Migration process could be time consuming, especially if something went wrong. That’s why any task that could be completed separately in advance, should have been done as early as possible in the process. Setting up a cluster in Atlas is a pretty easy task, but there are a lot of things to test. Did we add all the addresses to IP white list in AWS? Did we create a user with enough permissions for Atlas Migration Tool? Are the new instances accessible from our app? Is VPC peering working properly?

Once the answers to all these, and some other questions, were positive, the process could be started.

Migration from a standalone instance to Mongo Atlas replica set

At first, I needed to convert our standalone MongoDB deployment to a single node replica set, since it was impossible to migrate a standalone instance to Atlas directly. This step is covered in most of the guides:

# /etc/mongod.conf
replication:
  replSetName: rs0

followed by service restart. This part is quick and causes very little down time. Our app knew how to handle short database hiccups, so that was fine. Since it was a new replica set, another command was required: rs.initiate(), when running MongoDB shell as admin (mongo -u admin --authenticationDatabase admin admin --password). It takes very little time as well, but you need to initiate a new replica set as close to service restart as possible.

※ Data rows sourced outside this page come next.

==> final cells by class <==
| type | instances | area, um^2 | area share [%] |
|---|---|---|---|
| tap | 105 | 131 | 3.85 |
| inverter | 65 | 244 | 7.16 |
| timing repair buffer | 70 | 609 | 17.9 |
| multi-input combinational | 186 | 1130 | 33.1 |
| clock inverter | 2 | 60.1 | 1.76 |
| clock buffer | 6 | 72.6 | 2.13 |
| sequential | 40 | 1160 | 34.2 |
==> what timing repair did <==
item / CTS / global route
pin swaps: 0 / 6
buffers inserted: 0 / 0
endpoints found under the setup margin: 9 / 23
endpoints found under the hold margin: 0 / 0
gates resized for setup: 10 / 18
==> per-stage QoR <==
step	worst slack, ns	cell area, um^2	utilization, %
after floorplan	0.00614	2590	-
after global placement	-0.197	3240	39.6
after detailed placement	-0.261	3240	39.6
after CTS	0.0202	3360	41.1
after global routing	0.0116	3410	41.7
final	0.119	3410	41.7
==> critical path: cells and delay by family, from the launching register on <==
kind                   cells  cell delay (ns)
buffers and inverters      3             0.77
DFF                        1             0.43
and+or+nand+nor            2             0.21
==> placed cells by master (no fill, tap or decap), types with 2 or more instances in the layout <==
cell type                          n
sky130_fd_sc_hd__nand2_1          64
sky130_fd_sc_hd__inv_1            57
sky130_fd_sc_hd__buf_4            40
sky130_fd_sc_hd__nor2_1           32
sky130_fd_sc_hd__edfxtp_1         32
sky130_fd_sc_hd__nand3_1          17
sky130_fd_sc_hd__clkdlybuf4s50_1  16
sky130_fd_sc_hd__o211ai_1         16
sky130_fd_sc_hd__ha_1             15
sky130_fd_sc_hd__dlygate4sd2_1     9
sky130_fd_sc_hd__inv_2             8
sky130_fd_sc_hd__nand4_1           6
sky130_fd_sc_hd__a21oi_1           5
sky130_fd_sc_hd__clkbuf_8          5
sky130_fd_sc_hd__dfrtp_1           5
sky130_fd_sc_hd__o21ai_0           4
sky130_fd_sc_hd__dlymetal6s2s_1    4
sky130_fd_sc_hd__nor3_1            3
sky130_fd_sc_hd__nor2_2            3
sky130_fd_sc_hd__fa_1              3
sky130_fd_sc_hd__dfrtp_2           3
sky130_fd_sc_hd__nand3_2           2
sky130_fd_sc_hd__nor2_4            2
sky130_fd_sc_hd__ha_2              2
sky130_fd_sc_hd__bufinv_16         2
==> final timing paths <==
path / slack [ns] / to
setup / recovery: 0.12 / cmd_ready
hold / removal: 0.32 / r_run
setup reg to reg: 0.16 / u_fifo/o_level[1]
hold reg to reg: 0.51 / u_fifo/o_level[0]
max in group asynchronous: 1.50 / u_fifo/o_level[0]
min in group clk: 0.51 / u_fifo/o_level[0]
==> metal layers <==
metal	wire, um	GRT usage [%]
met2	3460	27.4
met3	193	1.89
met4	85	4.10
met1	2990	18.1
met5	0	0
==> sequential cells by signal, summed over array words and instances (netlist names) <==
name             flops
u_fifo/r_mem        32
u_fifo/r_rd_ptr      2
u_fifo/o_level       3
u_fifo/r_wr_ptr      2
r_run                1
--- src/rtl/ifetch_line_buffer_if.sv ---
// Bundle of fetch-side and memport-side signals for the single-line
// instruction fetch buffer. The slave modport is the buffer's view.
// The master modport is the surrounding fetch stage plus memport.
interface ifetch_line_buffer_if #(
    parameter int DATA_WIDTH = 256
);
    // fetch side
    logic [31:0]           ufp_addr;
    logic [3:0]            ufp_rmask;
    logic                  ufp_ready;
    logic [31:0]           ufp_rdata;
    logic                  ufp_resp;
    logic                  flush;

    // memport side
    logic [31:0]           mem_addr;
    logic                  mem_read;
    logic                  mem_resp;
    logic [DATA_WIDTH-1:0] mem_rdata;

    modport slave (
        input  ufp_addr,
        input  ufp_rmask,
        input  flush,
        input  mem_resp,
        input  mem_rdata,
        output ufp_ready,
        output ufp_rdata,
        output ufp_resp,
        output mem_addr,
        output mem_read
    );

    modport master (
        output ufp_addr,
        output ufp_rmask,
        output flush,
        output mem_resp,
        output mem_rdata,
        input  ufp_ready,
        input  ufp_rdata,
        input  ufp_resp,
        input  mem_addr,
        input  mem_read
    );
endinterface

--- src/rtl/ifetch_line_buffer.sv ---
// Single-line instruction fetch buffer. Holds one 256-bit line plus tag,
// answers hits in one cycle and fills the line from memport on a miss.
//
// state     | meaning
// ----------+---------------------------------------------------------
// IDLE      | ready for a fetch; hits answered next cycle
// FILL      | line read outstanding, answer the fetch when it returns
// FLUSHWAIT | line read outstanding after a redirect; fill silently
module ifetch_line_buffer #(
    parameter int DATA_WIDTH = 256
) (
    input logic                  clk,
    input logic                  rst,
    ifetch_line_buffer_if.slave  bus
);
    typedef enum logic [1:0] {
        IDLE      = 2'd0,
        FILL      = 2'd1,
        FLUSHWAIT = 2'd2
    } state_t;

    state_t            state_q, state_d;

    logic              valid_q;
    logic [26:0]       tag_q;
    logic [7:0][31:0]  line_q;
    logic [29:0]       req_addr_q, req_addr_d;

    logic              resp_q, resp_d;
    logic [31:0]       rdata_q, rdata_d;
    logic              mem_read_q, mem_read_d;
    logic [31:0]       mem_addr_q, mem_addr_d;
    logic              fill_en;

    logic              accept;
    logic              hit;
    logic [7:0][31:0]  mem_words;
    logic [1:0]        unused_byte_offset;

    // byte offset within a word never affects which word is returned
    assign unused_byte_offset = bus.ufp_addr[1:0];

    assign mem_words = bus.mem_rdata[255:0];

    // ready is the only combinational output; it must be low during reset
    assign bus.ufp_ready = (state_q == IDLE) && !rst;

    assign accept = bus.ufp_ready && (bus.ufp_rmask != 4'b0000) && !bus.flush;
    assign hit    = valid_q && (tag_q == bus.ufp_addr[31:5]);

    assign bus.ufp_resp  = resp_q;
    assign bus.ufp_rdata = rdata_q;
    assign bus.mem_read  = mem_read_q;
    assign bus.mem_addr  = mem_addr_q;

    // next-state and registered-output decode
    always_comb begin
        state_d    = state_q;
        resp_d     = 1'b0;
        rdata_d    = rdata_q;
        mem_read_d = mem_read_q;
        mem_addr_d = mem_addr_q;
        req_addr_d = req_addr_q;
        fill_en    = 1'b0;

        case (state_q)
            IDLE: begin
                // a stray mem_resp here is ignored on purpose
                if (accept) begin
                    req_addr_d = bus.ufp_addr[31:2];
                    if (hit) begin
                        resp_d  = 1'b1;
                        rdata_d = line_q[bus.ufp_addr[4:2]];
                    end else begin
                        state_d    = FILL;
                        mem_read_d = 1'b1;
                        mem_addr_d = {bus.ufp_addr[31:5], 5'b0_0000};
                    end
                end
            end
            FILL: begin
                if (bus.mem_resp) begin
                    fill_en    = 1'b1;
                    mem_read_d = 1'b0;
                    state_d    = IDLE;
                    // a redirect in the same cycle still keeps the line
                    if (!bus.flush) begin
                        resp_d  = 1'b1;
                        rdata_d = mem_words[req_addr_q[2:0]];
                    end
                end else if (bus.flush) begin
                    // memport cannot abort a line read; wait it out
                    state_d = FLUSHWAIT;
                end
            end
            FLUSHWAIT: begin
                if (bus.mem_resp) begin
                    fill_en    = 1'b1;
                    mem_read_d = 1'b0;
                    state_d    = IDLE;
                end
            end
            default: begin
                state_d = IDLE;
            end
        endcase
    end

    // FSM state and registered outputs
    always_ff @(posedge clk or posedge rst) begin
        if (rst) begin
            state_q    <= IDLE;
            resp_q     <= 1'b0;
            rdata_q    <= 32'h0;
            mem_read_q <= 1'b0;
            mem_addr_q <= 32'h0;
            req_addr_q <= 30'h0;
        end else begin
            state_q    <= state_d;
            resp_q     <= resp_d;
            rdata_q    <= rdata_d;
            mem_read_q <= mem_read_d;
            mem_addr_q <= mem_addr_d;
            req_addr_q <= req_addr_d;
        end
    end

    // line storage; tag comes from the outstanding read address
    always_ff @(posedge clk or posedge rst) begin
        if (rst) begin
            valid_q <= 1'b0;
            tag_q   <= 27'h0;
            line_q  <= '0;
        end else if (fill_en) begin
            valid_q <= 1'b1;
            tag_q   <= mem_addr_q[31:5];
            line_q  <= mem_words;
        end
    end
endmodule
<file path="src/rtl/pipe_skid_buffer_pkg.sv">
// Shared definitions for the pipeline skid buffer: occupancy state encoding
// and the default payload width.
package pipe_pkg;

  localparam int DEFAULT_WIDTH = 32;

  // Occupancy of the main/skid register pair.
  typedef enum logic [1:0] {
    ST_EMPTY = 2'd0,
    ST_ONE   = 2'd1,
    ST_FULL  = 2'd2
  } state_e;

endpackage

</file>
<file path="src/rtl/pipe_skid_buffer_if.sv">
// Valid/ready handshake bundle carried between two pipeline stages through
// the skid buffer; the slave side belongs to the buffer itself.
interface pipe_skid_buffer_if #(
  parameter int WIDTH = pipe_pkg::DEFAULT_WIDTH
);

  logic             i_valid;
  logic             o_ready;
  logic [WIDTH-1:0] i_data;
  logic             o_valid;
  logic             i_ready;
  logic [WIDTH-1:0] o_data;

  modport master (
    output i_valid, i_data, i_ready,
    input  o_ready, o_valid, o_data
  );

  modport slave (
    input  i_valid, i_data, i_ready,
    output o_ready, o_valid, o_data
  );

endinterface

</file>
<file path="src/rtl/pipe_skid_buffer_sat_counter.sv">
// Saturating up-counter with enable; sticks at all-ones instead of wrapping,
// so long debug stalls never alias to short ones.
module sat_counter #(
  parameter int CNT_W = 16
) (
  input  logic             i_clk,
  input  logic             i_rst_n,
  input  logic             i_en,
  output logic [CNT_W-1:0] o_cnt
);

  logic [CNT_W-1:0] cnt_q;

  // NOTE: sequential state is assigned with <= so every flop samples the
  // pre-edge value; blocking = here would create order-dependent races.
  always_ff @(posedge i_clk or negedge i_rst_n) begin
    if (!i_rst_n) begin
      cnt_q <= '0;
    end else if (i_en && (cnt_q != '1)) begin
      cnt_q <= cnt_q + CNT_W'(1);
    end
  end

  assign o_cnt = cnt_q;

endmodule

</file>
<file path="src/rtl/pipe_skid_buffer.sv">
// Pipeline stage register with valid/ready handshake and a one-entry skid
// register, plus flush, a bubble value on o_data and a stall-cycle counter.
module pipe_skid_buffer
  import pipe_pkg::*;
#(
  parameter int               WIDTH     = DEFAULT_WIDTH,
  parameter logic [WIDTH-1:0] NOP_VALUE = '0,
  parameter int               CNT_W     = 16
) (
  input  logic                i_clk,
  input  logic                i_rst_n,
  input  logic                i_flush,
  pipe_skid_buffer_if.slave   bus,
  output logic [CNT_W-1:0]    o_stall_cnt
);

  state_e           state_q, state_d;
  logic [WIDTH-1:0] main_q, main_d;
  logic [WIDTH-1:0] skid_q, skid_d;

  logic main_vld;
  logic ready;
  logic in_xfer;
  logic out_xfer;

  // Valid bits of both registers are encoded in the occupancy state; ready
  // depends on registered state only, never on the downstream i_ready.
  assign main_vld = (state_q != ST_EMPTY);
  assign ready    = (state_q != ST_FULL);
  assign in_xfer  = bus.i_valid && ready;
  assign out_xfer = main_vld && bus.i_ready;

  // NOTE: every signal written here gets a default first, so no path through
  // the case leaves it unassigned and no latch is inferred.
  always_comb begin
    state_d = state_q;
    main_d  = main_q;
    skid_d  = skid_q;

    unique case (state_q)
      ST_EMPTY: begin
        if (in_xfer) begin
          main_d  = bus.i_data;
          state_d = ST_ONE;
        end
      end
      ST_ONE: begin
        if (in_xfer && out_xfer) begin
          main_d = bus.i_data;
        end else if (in_xfer) begin
          skid_d  = bus.i_data;
          state_d = ST_FULL;
        end else if (out_xfer) begin
          state_d = ST_EMPTY;
        end
      end
      ST_FULL: begin
        // The skid word always leaves before anything newer can enter.
        if (out_xfer) begin
          main_d  = skid_q;
          state_d = ST_ONE;
        end
      end
      default: state_d = ST_EMPTY;
    endcase

    if (i_flush) begin
      state_d = ST_EMPTY;
    end
  end

  always_ff @(posedge i_clk or negedge i_rst_n) begin
    if (!i_rst_n) begin
      state_q <= ST_EMPTY;
    end else begin
      state_q <= state_d;
    end
  end

  // NOTE: the payload registers carry no reset; their contents are only ever
  // observed while the state marks them valid, and o_data is masked otherwise.
  always_ff @(posedge i_clk) begin
    main_q <= main_d;
    skid_q <= skid_d;
  end

  assign bus.o_valid = main_vld;
  assign bus.o_ready = ready;
  assign bus.o_data  = main_vld ? main_q : NOP_VALUE;

  sat_counter #(
    .CNT_W (CNT_W)
  ) u_stall_cnt (
    .i_clk   (i_clk),
    .i_rst_n (i_rst_n),
    .i_en    (main_vld && !bus.i_ready),
    .o_cnt   (o_stall_cnt)
  );

endmodule
</file>
<file path="src/flat_wrapper.sv">
// flat-port wrapper written by rule: the top's interface ports become plain ports
module pipe_skid_buffer_flat import pipe_pkg::*;
#(
  parameter int               WIDTH     = DEFAULT_WIDTH,
  parameter logic [WIDTH-1:0] NOP_VALUE = '0,
  parameter int               CNT_W     = 16
)
  (i_clk, i_rst_n, i_flush, o_stall_cnt, bus_i_valid, bus_i_data, bus_i_ready, bus_o_ready, bus_o_valid, bus_o_data);
  pipe_skid_buffer_if #(.WIDTH(WIDTH)) bus_i ();
  input  logic i_clk;
  input  logic i_rst_n;
  input  logic i_flush;
  output logic [CNT_W-1:0] o_stall_cnt;
  input wire logic [$bits(bus_i.i_valid)-1:0] bus_i_valid;
  input wire logic [$bits(bus_i.i_data)-1:0] bus_i_data;
  input wire logic [$bits(bus_i.i_ready)-1:0] bus_i_ready;
  output wire logic [$bits(bus_i.o_ready)-1:0] bus_o_ready;
  output wire logic [$bits(bus_i.o_valid)-1:0] bus_o_valid;
  output wire logic [$bits(bus_i.o_data)-1:0] bus_o_data;
  assign bus_i.i_valid = bus_i_valid;
  assign bus_i.i_data = bus_i_data;
  assign bus_i.i_ready = bus_i_ready;
  assign bus_o_ready = bus_i.o_ready;
  assign bus_o_valid = bus_i.o_valid;
  assign bus_o_data = bus_i.o_data;
  pipe_skid_buffer #(.WIDTH(WIDTH), .NOP_VALUE(NOP_VALUE), .CNT_W(CNT_W)) u_core (.i_clk(i_clk), .i_rst_n(i_rst_n), .i_flush(i_flush), .bus(bus_i), .o_stall_cnt(o_stall_cnt));
endmodule
</file>
<file path="config.mk">
export PLATFORM = sky130hd
export DESIGN_NAME = pipe_skid_buffer_flat
export DESIGN_NICKNAME = d
export VERILOG_FILES = /design/src/rtl/pipe_skid_buffer_pkg.sv /design/src/rtl/pipe_skid_buffer_if.sv /design/src/rtl/pipe_skid_buffer_sat_counter.sv /design/src/rtl/pipe_skid_buffer.sv /design/src/flat_wrapper.sv
export SDC_FILE = /design/constraint.sdc
export NUM_CORES = 1
export LEC_CHECK = 0
export CORE_AREA = 2 2 87 89
export CTS_CLUSTER_SIZE = 14
export DETAILED_ROUTE_END_ITERATION = 10
export DIE_AREA = 0 0 89 91
export GPL_ROUTABILITY_DRIVEN = 0
export GPL_TIMING_DRIVEN = 0
export PLACE_DENSITY = 0.78
export SYNTH_ARGS = -nofsm -noshare
export SYNTH_HDL_FRONTEND = slang
export SYNTH_SLANG_ARGS = --single-unit
</file>
<file path="constraint.sdc">
create_clock -name i_clk -period 3.72 [get_ports i_clk]
set_input_delay 0.372 -clock i_clk [delete_from_list [all_inputs] [get_ports i_clk]]
set_output_delay 0.372 -clock i_clk [all_outputs]
set_load 0.005 [all_outputs]
</file>
After elaboration in Yosys (flattened, before gate mapping). Cells that the tools add are included.

Register bits after elaboration: 82. Output and inout port bits: 50.

Add/subtract/negate cells: 1. Eq/ne operators: 11. Muxes and demuxes: 12. Bitwise gates (word level): 1. Reductions and logical operators: 12.

Operators by type and width (count): 32-bit 2-to-1 mux (4); 32-bit case mux with 3 select lines (1); 16-bit by 1-bit adder with 16-bit output (second input constant) (1); 16-bit inequality test (second input constant) (1); 2-bit 2-to-1 mux (6); 4-bit AND reduction (2); 2-bit by 1-bit inequality test with 1-bit output (second input constant) (3); 3-bit by 2-bit inequality test with 1-bit output (second input constant) (2); 2-bit case mux with 3 select lines (1); 1-bit logical AND (5); 4-bit by 2-bit inequality test with 1-bit output (second input constant) (1); 3-bit inequality test (second input constant) (1); 3-bit AND reduction (1); 3-bit nonzero test (1); 2-bit by 1-bit == test with 1-bit output (second input constant) (1); 2-bit == test (second input constant) (1); 2-bit zero test (1); 2-bit inequality test (second input constant) (1); 2-bit nonzero test (1); 1-bit zero test (1); 1-bit NOT (1).

Depth between registers and ports, before layout.
Depth after elaboration: 7. Depth in mapped cells: 6.

Modules after synthesis. Synthesis repeated with hierarchy kept, for this count alone.

Cell total of the unflattened synthesis: 224. Area, all modules: 3542.1 um2.

Modules (own cells, without submodules): pipe_skid_buffer (times used 1, cells each 152, area an instance 2682.6 um2, sequential area each 1971.9 um2); sat_counter (times used 1, cells each 72, area an instance 859.6 um2, sequential area each 400.4 um2).

Worst setup path after synthesis. No wires, ideal clock.

Path type: input -> register. Start: in bus_i_ready. End: reg u_core.main_q[0] (enable). Data arrival time: 1.552 ns. Required time: 3.332 ns. Setup slack: 1.780 ns. Cell stages on the path: 4. Buffers on the path: 1. Cells stage by stage: clkbuf_1 -> mux2i_1 -> nor2_1 -> a21o_1.

Longest elaborated chain between the ends: 4. Elaborated cells on any way between the ends: 5.

RTL lines: from (decl) (line flat_wrapper.sv:16) `input wire logic [$bits(bus_i.i_ready)-1:0] bus_i_ready;`; 1-bit logical AND (*) (line pipe_skid_buffer.sv:31) `assign out_xfer = main_vld && bus.i_ready;`; 1-bit logical AND (line pipe_skid_buffer.sv:48) `if (in_xfer && out_xfer) begin`; 2-bit by 1-bit inequality test with 1-bit output (no source line); 4-bit AND reduction (no source line) (*); to (signal assigned) (line pipe_skid_buffer.sv:83) `main_q <= main_d;`; to (decl) (line pipe_skid_buffer.sv:18) `logic [WIDTH-1:0] main_q, main_d;`.

Every way passes the cells marked *; elsewhere a longest branch is shown, timed or not. A chain may end at the register's enable or synchronous reset.

Final worst setup path.
Start: reg u_core.state_q[0]. End: out bus_o_data[11].

Longest elaborated chain between the ends: 2.

RTL lines: from (decl) (line pipe_skid_buffer.sv:17) `state_e state_q, state_d;`; from (signal assigned) (line pipe_skid_buffer.sv:76) `state_q <= state_d;`; 2-bit nonzero test (line pipe_skid_buffer.sv:28) `assign main_vld = (state_q != ST_EMPTY);`; 32-bit 2-to-1 mux (line pipe_skid_buffer.sv:89) `assign bus.o_data = main_vld ? main_q : NOP_VALUE;`; to (decl) (line flat_wrapper.sv:19) `output wire logic [$bits(bus_i.o_data)-1:0] bus_o_data;`.

No other way between the ends.

==> metrics.yaml <==
clock_network:
  cts.path.max_buffers: 2
  clock_sinks: 82
  cts_hold_buf: 0
  clock_latency_ns: 0.34
  htreeDepth: 3
  postCtsSetupBuffers: 0
  post_cts_resized: 0
  cts_tree: "yes"
  clkTransAtPathRegs_ns: 0.08
  cts_made_buffers: 9
  root_buffer: "clkbuf_8"
critical_path:
  crit_chain: "nor2_2, clkbuf_1, nor2b_1, clkdlybuf4s50_1"
  r2r-end: "u_core.u_stall_cnt.o_cnt[1]"
  start_kind: "register"
  endpoint_kind: "primary output"
  critPathArrivalTime_ns: 2.18
  r2r_slack_ns: 1.83
  critPathKind: "register to primary output"
  reg2reg_from: "u_core.u_stall_cnt.o_cnt[0]"
  max_stage_delay_ns: 0.49
  ff2ff_path_depth: 5
  crit_slowest_cell: "clkdlybuf4s50_1"
  crit_fanout: 10
  critical_path_required_ns: 3.35
layout:
  syn_to_final_growth_pct: 34.33
  antenna_cells: 0
  drive_above_1_share_pct: 20.25
  fin_util_pct: 65.92
  nets: 359
  fillers: 563
  final_cells: 425
yosys:
  ys_async_sr_fraction_pct: 21.95
  synth_area_leader_cell: "edfxtp_1"
  yosys_warnings: 0
  ys_types: 37
  synth.top_cell.area_share_pct: 54.88
  syn_avg_cell_area_um2: 15.56
  syn_inst: 225
  netlist_top_cells_area: "edfxtp_1 (55%), dfrtp_1 (13%), mux2_2 (10%)"
  synth_seq_cells: 82
  ys_seq_area_share_pct: 67.74
  syn_area_mm2: 0.003502
  synth_edf_count: 64
  syn-num-nets: 263
  ys.flop_type: "edfxtp_1"
global_route:
  antenna_found_initial: 0
  grt_max_degree: 33
  gr-total-overflow: 0
  grt_util_met1_pct: 22.71
  grt_pass1_wl_mm: 10.88
  grt_usage_pct: 18.04
  grt.met3_usage_pct: 6.182
  top_usage_layer: "met2"
  use_met2_pct: 29.04
  grt_pass1_vias: 2218
detailed_routing:
  drc: 0
  drt_iter0_drc: 73
  wire_per_inst_um: 15.60
  dr.pass1.iters: 4
  wirelength_mm: 6.628
  viasPerCell: 5.002
  vias: 2126
  drt.antenna.violating_nets: 0
sta:
  hold_violations: 0
  fin_worst_skew_ns: 0.008871
  max_freq_mhz: 391.6
  final-max-slew-violation-count: 0
  rsz0062_at_grt: "false"
  setup_tns_ns: 0
  final-setup-viol-count: 0
  timing.final.crit_share_pct: 68.65
  worst_pin_slew_ns: 0.8267
  relSlewSlack_pct: 44.71
  min_period_ns: 2.554
worst_hold_path:
  hold_path_class: "primary input to register"
  worst_hold_path.num_cells: 2
  hold_path_end: "u_core.state_q[1]"
  hp-start: "bus_i_ready"
power:
  power.total_uw: 2241
  powerDensity_mw_per_mm2: 476.3
  ir_drop_mv: 0.2611
  cellLeakagePower_uw: 0.001675
run:
  drv_cap: 0
floorplan:
  core_mm2: 0.007137
  die_w_um: 89
  ios: 87
  die_h_um: 91
  row_count: 31
  die_area_mm2: 0.008099
  start_util_pct: 49.07
place:
  dp_cells: 409
  dp_hpwl_mm: 4.420
  portBuffers: 85
status:
  status: "finished, final reports clean"
[per-layer routing]
metal	up-vias	routed length, um
met1	1030	2823
met2	71	3240
met4	0	99
li1	1015	-
met3	10	465
met5	-	0
[cells in the final DEF (no fill, tap or decap), types with 7 or more instances in the layout]
master and count:
clkbuf_8 9, clkdlybuf4s50_1 85, xor2_1 14, nand2_1 7, mux2_2 32, nor2b_1 31
edfxtp_1 64, dfrtp_1 18, nor3_1 7
[worst max-delay path, delay by kind of cell, from the launching register on]
| family | cells | cell delay [ns] |
|---|---|---|
| buffers and inverters | 2 | 0.91 |
| flip-flops | 1 | 0.44 |
| AND/OR/NAND/NOR | 2 | 0.49 |
[cells by family (layout without fill, tap and decap cells)]
group,after synthesis,after routing,share of synthesized area (%)
DFF,82,82,67.74
and+or+nand+nor,77,77,14.97
muxes,34,34,11.00
xor gates and xnor gates,14,14,3.501
buffers and inverters,12,113,1.643
AOI/OAI and AO/OA,5,5,0.7861
adders and majority gates,1,1,0.3572
[sequential cells by signal (all words and copies together) (netlist names)]
signal	flops
u_core.main_q	32
u_core.skid_q	32
u_core.state_q	2
u_core.u_stall_cnt.o_cnt	16
[how the worst max path moves through the flow]
| stage | cells after the start | end | startpoint | slack (ns) |
|---|---|---|---|---|
| 3_3_place_gp | 3 | u_core.skid_q[11] | bus_i_valid | 1.00 |
| 3_5_place_dp | 4 | u_core.main_q[21] | bus_i_valid | 1.11 |
| 6_report | 4 | bus_o_data[11] | u_core.state_q[0] | 1.17 |
| 5_1_grt | 4 | bus_o_data[28] | u_core.state_q[0] | 0.96 |
| 4_1_cts | 4 | bus_o_data[22] | u_core.state_q[0] | 1.10 |
| 2_1_floorplan | 4 | u_core.main_q[0] | bus_i_ready | 1.78 |
[cells in the mapped netlist (all sizes together) (2+ instances only)]
cell type and number:
xor2 14, nor2 6, nand2 7, or3 2, nor3 8, nor2b 31
buf 4, nor4 5, nor4b 3, a21oi 2, mux2 33, inv 2
clkbuf 6, nand4 5, dfrtp 18, nand3 2, edfxtp 64, o21ai 2
and2b 3
[through the flow]
| step | hold slack [ns] | setup WS, ns | instance area (um^2) |
|---|---|---|---|
| CTS | 0.4383 | 1.105 | 4703 |
| floorplan | 0.07641 | 1.780 | 3502 |
| global route | 0.4608 | 0.9644 | 4705 |
| finish | 0.4515 | 1.166 | 4705 |
| detailed placement | 0.5029 | 1.112 | 4478 |
| global placement | 0.4932 | 1.001 | 4477 |
[area by class of cell]
cell class	instances	area (um^2)	area share, %
Sequential cell	82	2372	50.43
Multi-Input combinational cell	131	1075	22.85
Timing Repair Buffer	85	850.8	18.09
Clock buffer	9	123.9	2.633
Tap cell	99	123.9	2.633
Clock inverter	7	101.3	2.154
Buffer	10	50.05	1.064
Inverter	2	7.507	0.1596
[where the power goes]
group / leakage, uW / switching [uW] / internal [uW]
logic: 0.000746 / 139 / 227
clock network: 0.000106 / 329 / 384
registers: 0.000823 / 80.3 / 1080
Note: power is estimated with default switching activity, not from simulation.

At this point, everything was ready for Live Import. Our app had a fairly small database, so this step did not take too much time. While it was happening, we constantly monitored our application and made sure that it works properly.

Another test we decided to run while having some time during data import was to create a very small application using the same stack as our main app, and make sure the exact code we use in production was able to communicate with a new server. That’s how we ensured that drivers we used were compatible with the MongoDB version that Atlas had.

Cutoff

When cutoff option became available in Atlas, we updated the application to use a new connection path. All the tasks that started after this point were using Atlas. All the other tasks were still using our old database. It was OK, since live import was still running, and it was able to catch up with all the changes on the legacy instance almost instantly.

We restarted almost all containers with the new code. ECS made this part easy. There were still some jobs using the old database though. We could tell about some of them that they were supposed to take a long time to complete; these jobs were killed and restarted. Other jobs were given some time to complete.

To tell how many connections were left to the legacy instance, we used the following command:

netstat -tn 2>/dev/null | grep :27017 | awk '{print $5}' | \
cut -d: -f1 | sort | uniq -c | sort -nr | head

We waited for some time until we saw only Atlas IP addresses in the output. It was the point where everything was connected to Atlas. We shut the old node down.

The final steps were to setup alarms in Atlas and create user credentials for whoever was granted access to the database. In the following days we rolled back the retry intervals that were added to deal with short database hiccups during the process.

This operation was successful mostly because of the extensive testing in staging and very methodical and cautious process in production.